Minimize the use of <operation>ByKey (other than reduceByKey, which is recommended). These functions have a lot of overhead shuffling data via the internal hashtables. While they are useful, they should be utilized sparingly to get the best performance.
Don't always rely on the default rdd partitioning. It will generally always split things into 100 pieces unless otherwise defined. Redefining that default in a way that makes sense for dataset sizes and number of containers will get better performance. If there isn't a fixed number that works across the board, manually repartitioning early in jobs can help to speed things up.
Use the G1 garbage collector instead of the parallel garbage collector. It takes a little fine tuning with memory, but it performs better.
Use dataframes where possible. As progressive versions of spark roll out, there is a lot of performance optimization of dataframes operations that you won't benefit from with just rdd operations.
If streaming jobs are being used, make sure to take advantage of checkpointing. It adds an extra layer of reliability, as spark streaming is a really just microbatching.
Use kryoserilizer, snappy compression, and enable tungsten.
Beyond these, memory tuning for performance is also somewhat tied to dataset size and complexity of operations. A large number of smaller containers is usually recommended, but there are some exceptions, i.e. a low operation count that relies on the underlying hash and a large dataset that needs to be persisted. This is an edge case, though.
That being said, the first thing to be mindful of, especially for yarn container configuration, is the total amount of memory allocated to yarn really shouldn’t exceed more than 75% of the system total. That percentage may need to be even lower depending on the process tenancy of the nodes. The more work a node is doing, the more other process need discrete memory, and the less yarn has to safely play with. On top of that, each container with a spark process is going to have its own v-core assigned to it. If the number of containers per node greatly exceeds the number of cores on the box, proper parallelization of workload is going to break down, as tasks are going to have to share physical cores too heavily and it will impact the performance of jobs, even potentially causing failures due to timeouts or other infrastructure-related bottlenecks. I try to keep the number of containers per node about equal to the number of physical cores,, though you can pretty safely double that number without too much of a performance hit. Any more than that and it’s getting into a grey area.

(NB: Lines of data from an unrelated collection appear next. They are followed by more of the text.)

## src/rtl/mul_job_sequencer.sv

```systemverilog
// Wrapper stage around the 4x4 repeated-addition multiplier: buffers operand pairs,
// issues one job at a time with a single-cycle start, and returns products in order.
//
// state    | meaning
// DRAIN    | post-reset wait for a possibly running multiplier job to finish
// IDLE     | ready to issue the FIFO head once the result slot is free
// ISSUE    | mul_start high for this single cycle
// WAIT_ACK | waiting for the multiplier done flag
// WAIT_LOW | waiting for the done flag to drop so it is not taken twice
module mul_job_sequencer #(
  parameter int FIFO_DEPTH  = 4,
  parameter int RESET_DRAIN = 20
) (
  input  logic       Clk,
  input  logic       Rst_n,
  input  logic       in_valid,
  output logic       in_ready,
  input  logic [3:0] in_a,
  input  logic [3:0] in_b,
  output logic       out_valid,
  input  logic       out_ready,
  output logic [3:0] out_a,
  output logic [3:0] out_b,
  output logic [7:0] out_p,
  output logic       mul_start,
  output logic [3:0] mul_a,
  output logic [3:0] mul_b,
  input  logic [7:0] mul_result,
  input  logic       mul_ack,
  output logic       busy,
  output logic [7:0] jobs_done
);

  localparam int PW = $clog2(FIFO_DEPTH);
  localparam int DW = $clog2(RESET_DRAIN + 1);

  localparam logic [2:0] DRAIN    = 3'd0;
  localparam logic [2:0] IDLE     = 3'd1;
  localparam logic [2:0] ISSUE    = 3'd2;
  localparam logic [2:0] WAIT_ACK = 3'd3;
  localparam logic [2:0] WAIT_LOW = 3'd4;

  logic [2:0]    state;
  logic [DW-1:0] drain_cnt;
  logic [7:0]    fifo_mem [FIFO_DEPTH];
  logic [PW:0]   wr_ptr;
  logic [PW:0]   rd_ptr;
  logic          empty;
  logic          full;
  logic          push;
  logic          pop;

  // Pointers carry one extra wrap bit so full and empty are distinguishable.
  assign empty    = (wr_ptr == rd_ptr);
  assign full     = (wr_ptr[PW] != rd_ptr[PW]) && (wr_ptr[PW-1:0] == rd_ptr[PW-1:0]);
  assign in_ready = !full && (state != DRAIN) && Rst_n;
  assign push     = in_valid && in_ready;
  assign pop      = (state == IDLE) && !empty && !out_valid;
  assign busy     = (state != IDLE) || !empty;

  always_ff @(posedge Clk) begin
    if (push) fifo_mem[wr_ptr[PW-1:0]] <= {in_a, in_b};
  end

  always_ff @(posedge Clk) begin
    if (!Rst_n) begin
      state     <= DRAIN;
      drain_cnt <= DW'(RESET_DRAIN);
      wr_ptr    <= '0;
      rd_ptr    <= '0;
      out_valid <= 1'b0;
      out_a     <= 4'd0;
      out_b     <= 4'd0;
      out_p     <= 8'd0;
      mul_start <= 1'b0;
      mul_a     <= 4'd0;
      mul_b     <= 4'd0;
      jobs_done <= 8'd0;
    end else begin
      if (push) wr_ptr <= wr_ptr + 1'b1;
      if (pop)  rd_ptr <= rd_ptr + 1'b1;
      if (out_valid && out_ready) out_valid <= 1'b0;

      case (state)
        DRAIN: begin
          if (drain_cnt == '0) state <= IDLE;
          else                 drain_cnt <= drain_cnt - 1'b1;
        end
        IDLE: begin
          if (pop) begin
            {mul_a, mul_b} <= fifo_mem[rd_ptr[PW-1:0]];
            mul_start      <= 1'b1;
            state          <= ISSUE;
          end
        end
        ISSUE: begin
          mul_start <= 1'b0;
          state     <= WAIT_ACK;
        end
        // The slot is always free here: issue only happens while out_valid is low.
        WAIT_ACK: begin
          if (mul_ack) begin
            out_p     <= mul_result;
            out_a     <= mul_a;
            out_b     <= mul_b;
            out_valid <= 1'b1;
            jobs_done <= jobs_done + 8'd1;
            state     <= WAIT_LOW;
          end
        end
        WAIT_LOW: begin
          if (!mul_ack) state <= IDLE;
        end
        default: state <= IDLE;
      endcase
    end
  end

endmodule

```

Also, the sum of memory used per node (memory per container * containers per node) should not be equal to the total yarn memory allocation. It should actually be less. There is additional system overhead for spark jobs. This holds things such as broadcast variables, the hash table that tracks distributed data locations, job lineage, etc. Make sure you aren’t capping the amount of memory per node that yarn has available, because it will cause job failures, much like how you can get mapreduce failures if your yarn containers don’t have enough memory for things like garbage collection.
Finally, something very important to be mindful of, is the workflow itself. There are only a handful of spark commands that actually execute work. The bulk of spark commands are only built into a workflow lineage. If too many high-complexity or resource intensive steps are being taken between execution, it puts a lot of strain on the system and the resources available Definitely take a look at what is being done in a job with an eye to the points when commands are actually executed. If there is a lot of wide transformations going on, there may be ways to streamline the workload to either decrease the number of said transformations or else make them more efficient (narrow transformations to reduce the dataset size when the wide transformations take place).
Outside of the larger tuning, and more just basic best practices, only persist datasets when necessary. This will hold the entire dataset in memory, which, while speeding up work, will also chew up available RAM for complex operations. When a dataset no longer needs to be in memory remember to unpersist it. At the end of a job, make sure to unpersist any sets that were persisted to make sure there are no artifacts left over. Also, two commands that can be very useful are coalesce() and repartition(). The former can decrease the number of partitions in a dataset. If you have a small dataset/RDD, you don’t necessarily needs it in 100+ partitions. Enrichment sets are a good example of this. For the latter, you can increase the number of partitions to more greatly distribute your data if there are going to be a lot of parallel operations happening.